News Release

Scientists created technology to detect and treat complex arrhythmias

This is a unique method to diagnose pathogenic areas in the heart in a minute

Peer-Reviewed Publication

Ural Federal University

DG  mapping for a regular atrial tachycardia case of localized reentry.

image: The gray dots represent the mapping points while the black circle denotes the mitral valve. view more 

Credit: Front. Physiol. 10:1138.

Researchers from Belgium, the Netherlands, Russia, and Italy have developed a breakthrough method for quickly, accurately, and reliably diagnosing cardiac arrhythmias. They called it Directed graph mapping (DGM). The technology principles are published in JACC: Clinical Electrophysiology.

One of the members of the research team is Alexander Panfilov, leading specialist of the laboratory of computational biology and medicine at Ural Federal University (Russia), head of the biophysics group at the University of Ghent (Belgium), professor at the Department of Cardiology at Leiden University (Netherlands). The research was led by prof. Nele Vandersickel, a former postdoctoral researcher in Panfilov's group.

"The pioneering step in our approach is application of novel methodology to analyze local arrival time information on the electrodes," said Alexander Panfilov. "We connect these points into a three-dimensional network and thus track the sequential path of the wave. In mathematics, such directed networks are called graphs, they are widely used, for example, in the creation of diverse algorithms for search engines and social networks, in the diagnosis of Alzheimer's disease, multiple sclerosis, and epilepsy. We are the first group which applied the theory of graphs to the problems of describing the electrical activity of the heart, localizing the sources of cardiac arrhythmias, identifying their mechanisms, and determining potential targets for ablation."

First, using DGM, researchers processed the results of experiments by another group of scientists. Thus, it was possible to correct the initial conclusions and precisely establish the nature of arrhythmias.

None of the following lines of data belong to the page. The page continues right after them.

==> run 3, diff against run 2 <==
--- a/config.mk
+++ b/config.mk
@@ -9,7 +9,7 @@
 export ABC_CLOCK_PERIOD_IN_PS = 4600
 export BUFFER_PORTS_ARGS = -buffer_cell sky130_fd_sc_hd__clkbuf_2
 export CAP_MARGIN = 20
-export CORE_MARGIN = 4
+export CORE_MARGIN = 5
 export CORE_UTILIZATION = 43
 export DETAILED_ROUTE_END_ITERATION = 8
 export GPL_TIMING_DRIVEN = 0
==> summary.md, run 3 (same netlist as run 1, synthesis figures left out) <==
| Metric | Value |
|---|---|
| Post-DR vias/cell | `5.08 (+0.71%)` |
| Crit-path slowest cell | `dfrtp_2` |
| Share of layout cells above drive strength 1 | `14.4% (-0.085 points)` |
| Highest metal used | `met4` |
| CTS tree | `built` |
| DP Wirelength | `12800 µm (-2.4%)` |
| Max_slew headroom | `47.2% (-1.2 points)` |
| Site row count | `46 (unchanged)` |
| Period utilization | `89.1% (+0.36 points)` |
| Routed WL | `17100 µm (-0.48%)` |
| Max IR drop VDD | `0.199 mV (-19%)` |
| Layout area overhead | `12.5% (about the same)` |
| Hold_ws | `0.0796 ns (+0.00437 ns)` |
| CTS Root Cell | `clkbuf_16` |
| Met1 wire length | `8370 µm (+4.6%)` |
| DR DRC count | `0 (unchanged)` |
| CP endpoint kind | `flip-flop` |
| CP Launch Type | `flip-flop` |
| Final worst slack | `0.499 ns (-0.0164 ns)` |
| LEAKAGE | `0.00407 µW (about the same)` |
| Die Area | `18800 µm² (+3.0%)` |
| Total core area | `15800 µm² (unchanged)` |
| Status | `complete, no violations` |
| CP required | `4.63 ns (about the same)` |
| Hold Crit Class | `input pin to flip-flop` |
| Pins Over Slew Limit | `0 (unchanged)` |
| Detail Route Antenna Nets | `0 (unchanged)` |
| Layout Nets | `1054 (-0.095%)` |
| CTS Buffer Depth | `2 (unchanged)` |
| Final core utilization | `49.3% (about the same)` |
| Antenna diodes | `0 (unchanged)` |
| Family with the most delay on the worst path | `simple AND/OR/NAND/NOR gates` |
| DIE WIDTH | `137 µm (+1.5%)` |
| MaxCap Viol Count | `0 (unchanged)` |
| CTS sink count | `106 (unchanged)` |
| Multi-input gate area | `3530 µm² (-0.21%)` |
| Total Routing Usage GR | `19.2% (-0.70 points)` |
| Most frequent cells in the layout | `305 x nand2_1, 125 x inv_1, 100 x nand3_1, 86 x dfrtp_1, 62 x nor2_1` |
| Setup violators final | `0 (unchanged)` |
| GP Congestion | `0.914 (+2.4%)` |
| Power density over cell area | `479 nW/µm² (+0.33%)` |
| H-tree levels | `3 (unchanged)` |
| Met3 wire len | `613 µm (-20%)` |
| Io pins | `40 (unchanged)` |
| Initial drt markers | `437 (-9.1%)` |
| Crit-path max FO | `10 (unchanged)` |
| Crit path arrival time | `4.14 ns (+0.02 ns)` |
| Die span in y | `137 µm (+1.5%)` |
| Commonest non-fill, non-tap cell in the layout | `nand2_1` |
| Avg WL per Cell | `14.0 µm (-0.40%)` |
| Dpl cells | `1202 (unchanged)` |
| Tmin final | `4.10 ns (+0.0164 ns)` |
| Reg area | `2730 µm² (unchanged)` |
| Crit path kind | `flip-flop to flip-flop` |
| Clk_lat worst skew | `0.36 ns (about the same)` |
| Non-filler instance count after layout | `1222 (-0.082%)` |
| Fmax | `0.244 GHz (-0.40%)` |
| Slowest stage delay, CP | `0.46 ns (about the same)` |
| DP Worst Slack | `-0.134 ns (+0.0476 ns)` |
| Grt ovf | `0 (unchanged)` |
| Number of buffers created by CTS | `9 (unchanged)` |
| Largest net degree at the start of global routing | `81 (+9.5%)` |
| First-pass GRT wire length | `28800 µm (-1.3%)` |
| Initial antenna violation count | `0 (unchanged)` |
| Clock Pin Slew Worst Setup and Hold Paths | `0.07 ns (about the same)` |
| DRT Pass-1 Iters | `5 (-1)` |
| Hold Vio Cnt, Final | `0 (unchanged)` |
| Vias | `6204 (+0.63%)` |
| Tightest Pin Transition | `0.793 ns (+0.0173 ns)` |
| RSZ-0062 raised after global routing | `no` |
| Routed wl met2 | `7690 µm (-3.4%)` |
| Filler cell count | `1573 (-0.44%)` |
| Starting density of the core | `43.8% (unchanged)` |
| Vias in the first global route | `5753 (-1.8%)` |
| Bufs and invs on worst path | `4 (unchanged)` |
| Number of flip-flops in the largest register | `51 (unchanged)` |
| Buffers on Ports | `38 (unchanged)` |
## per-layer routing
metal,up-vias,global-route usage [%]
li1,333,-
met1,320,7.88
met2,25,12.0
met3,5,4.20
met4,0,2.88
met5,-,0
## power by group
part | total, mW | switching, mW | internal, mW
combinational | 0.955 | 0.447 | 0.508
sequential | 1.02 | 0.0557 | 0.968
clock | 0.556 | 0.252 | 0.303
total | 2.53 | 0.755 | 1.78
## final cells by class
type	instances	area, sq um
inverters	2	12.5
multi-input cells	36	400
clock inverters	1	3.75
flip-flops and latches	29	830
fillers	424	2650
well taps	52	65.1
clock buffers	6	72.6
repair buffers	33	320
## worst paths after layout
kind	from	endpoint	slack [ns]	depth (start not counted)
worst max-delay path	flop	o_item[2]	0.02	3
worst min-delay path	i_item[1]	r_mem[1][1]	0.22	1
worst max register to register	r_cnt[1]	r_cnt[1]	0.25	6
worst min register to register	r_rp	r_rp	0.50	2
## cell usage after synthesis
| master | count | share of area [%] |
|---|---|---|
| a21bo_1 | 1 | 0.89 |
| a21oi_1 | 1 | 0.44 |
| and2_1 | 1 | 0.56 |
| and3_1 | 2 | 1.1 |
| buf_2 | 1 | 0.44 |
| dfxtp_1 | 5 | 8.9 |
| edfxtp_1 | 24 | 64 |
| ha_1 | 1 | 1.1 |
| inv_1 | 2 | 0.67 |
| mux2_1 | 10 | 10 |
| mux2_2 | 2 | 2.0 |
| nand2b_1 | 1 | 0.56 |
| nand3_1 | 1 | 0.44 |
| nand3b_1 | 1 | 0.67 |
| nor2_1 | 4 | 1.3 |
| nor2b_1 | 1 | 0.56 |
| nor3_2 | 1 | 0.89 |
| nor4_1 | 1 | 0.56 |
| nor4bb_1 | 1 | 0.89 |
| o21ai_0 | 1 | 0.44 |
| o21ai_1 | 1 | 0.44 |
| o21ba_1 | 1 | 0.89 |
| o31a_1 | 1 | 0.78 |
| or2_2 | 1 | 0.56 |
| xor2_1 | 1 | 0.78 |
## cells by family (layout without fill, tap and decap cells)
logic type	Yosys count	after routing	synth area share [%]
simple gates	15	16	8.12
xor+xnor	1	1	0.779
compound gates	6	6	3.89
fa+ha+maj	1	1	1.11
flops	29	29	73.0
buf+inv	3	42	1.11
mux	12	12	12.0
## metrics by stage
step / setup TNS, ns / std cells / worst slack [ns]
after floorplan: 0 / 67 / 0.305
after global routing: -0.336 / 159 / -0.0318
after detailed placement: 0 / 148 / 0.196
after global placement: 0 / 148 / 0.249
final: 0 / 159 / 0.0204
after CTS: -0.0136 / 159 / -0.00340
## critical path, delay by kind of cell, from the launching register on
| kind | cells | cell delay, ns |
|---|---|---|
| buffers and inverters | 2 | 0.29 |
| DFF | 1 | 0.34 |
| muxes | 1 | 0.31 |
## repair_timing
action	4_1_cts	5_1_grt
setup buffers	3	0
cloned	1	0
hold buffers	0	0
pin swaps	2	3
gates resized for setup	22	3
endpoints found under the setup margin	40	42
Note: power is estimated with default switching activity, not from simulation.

Furthermore, DGM method underwent clinical evaluation in one of the best clinics in Belgium. The study involved 51 patients with complex atrial tachycardia. At the same time, cardiologists used the latest CARTO system of the leading medical and technological company Biosense Webster (USA). This system uses electrodes visualizes a dynamic map of wave disturbance and allows to determine a specific area of the heart where arrhythmias are formed. Test results: the method coped with the task in 38 cases, professional cardiologists - in 33 cases. In other words, DGM is highly effective in almost 75% of cases.

"Our method makes it possible to diagnose arrhythmias origin areas with high accuracy and reliability in a fully automatic mode," said Alexander Panfilov. "In just a minute, it can localize the arrhythmia, that helps to eliminate arrhythmias in the shortest possible time. Considering that in manual data interpretation can take up to a quarter of an hour, the process is 15 times faster."

The authors of the technique are engaged in its further improvement - to better understand the nature of the formation of arrhythmias and to treat even more complex heart diseases, such as atrial fibrillation and ventricular tachycardia.


Cardiac arrhythmias are usually caused by rotating electrical waves that disrupt the normal rhythm of the heart and can cause serious complications and even sudden death.

To cure arrhythmia, it is necessary to remove the pathogenic area in the heart and thus make it impossible for the electric wave to rotate. For this, electrodes are placed in the heart, with the help of which they establish where the wave rotates, and the removal of which area will lead to the treatment of arrhythmia. Cardiologists pass a high voltage electric current through the electrodes. The current then burns the heart tissue and dampens the wave curing the problem zone. This method is the most effective in treating arrhythmias and is called ablation.

In some cases, ablation is performed on several adjacent areas of the heart to create a whole barrier in the path of the propagating vortex. Determining the sections of wave rotation from the electrode records is a difficult task. In most cases, the cardiologist must decide on the "manual" operation. The methods of automatic identification of such sources available so far have shown their ineffectiveness, especially in cases of complex arrhythmias. As a result, the interpretation of the situation depended on the qualifications of the doctors; it took additional time to determine the treatment tactics, and the ablation procedure was laborious. These factors reduced the likelihood of a positive result of operations and increased the risk of complications.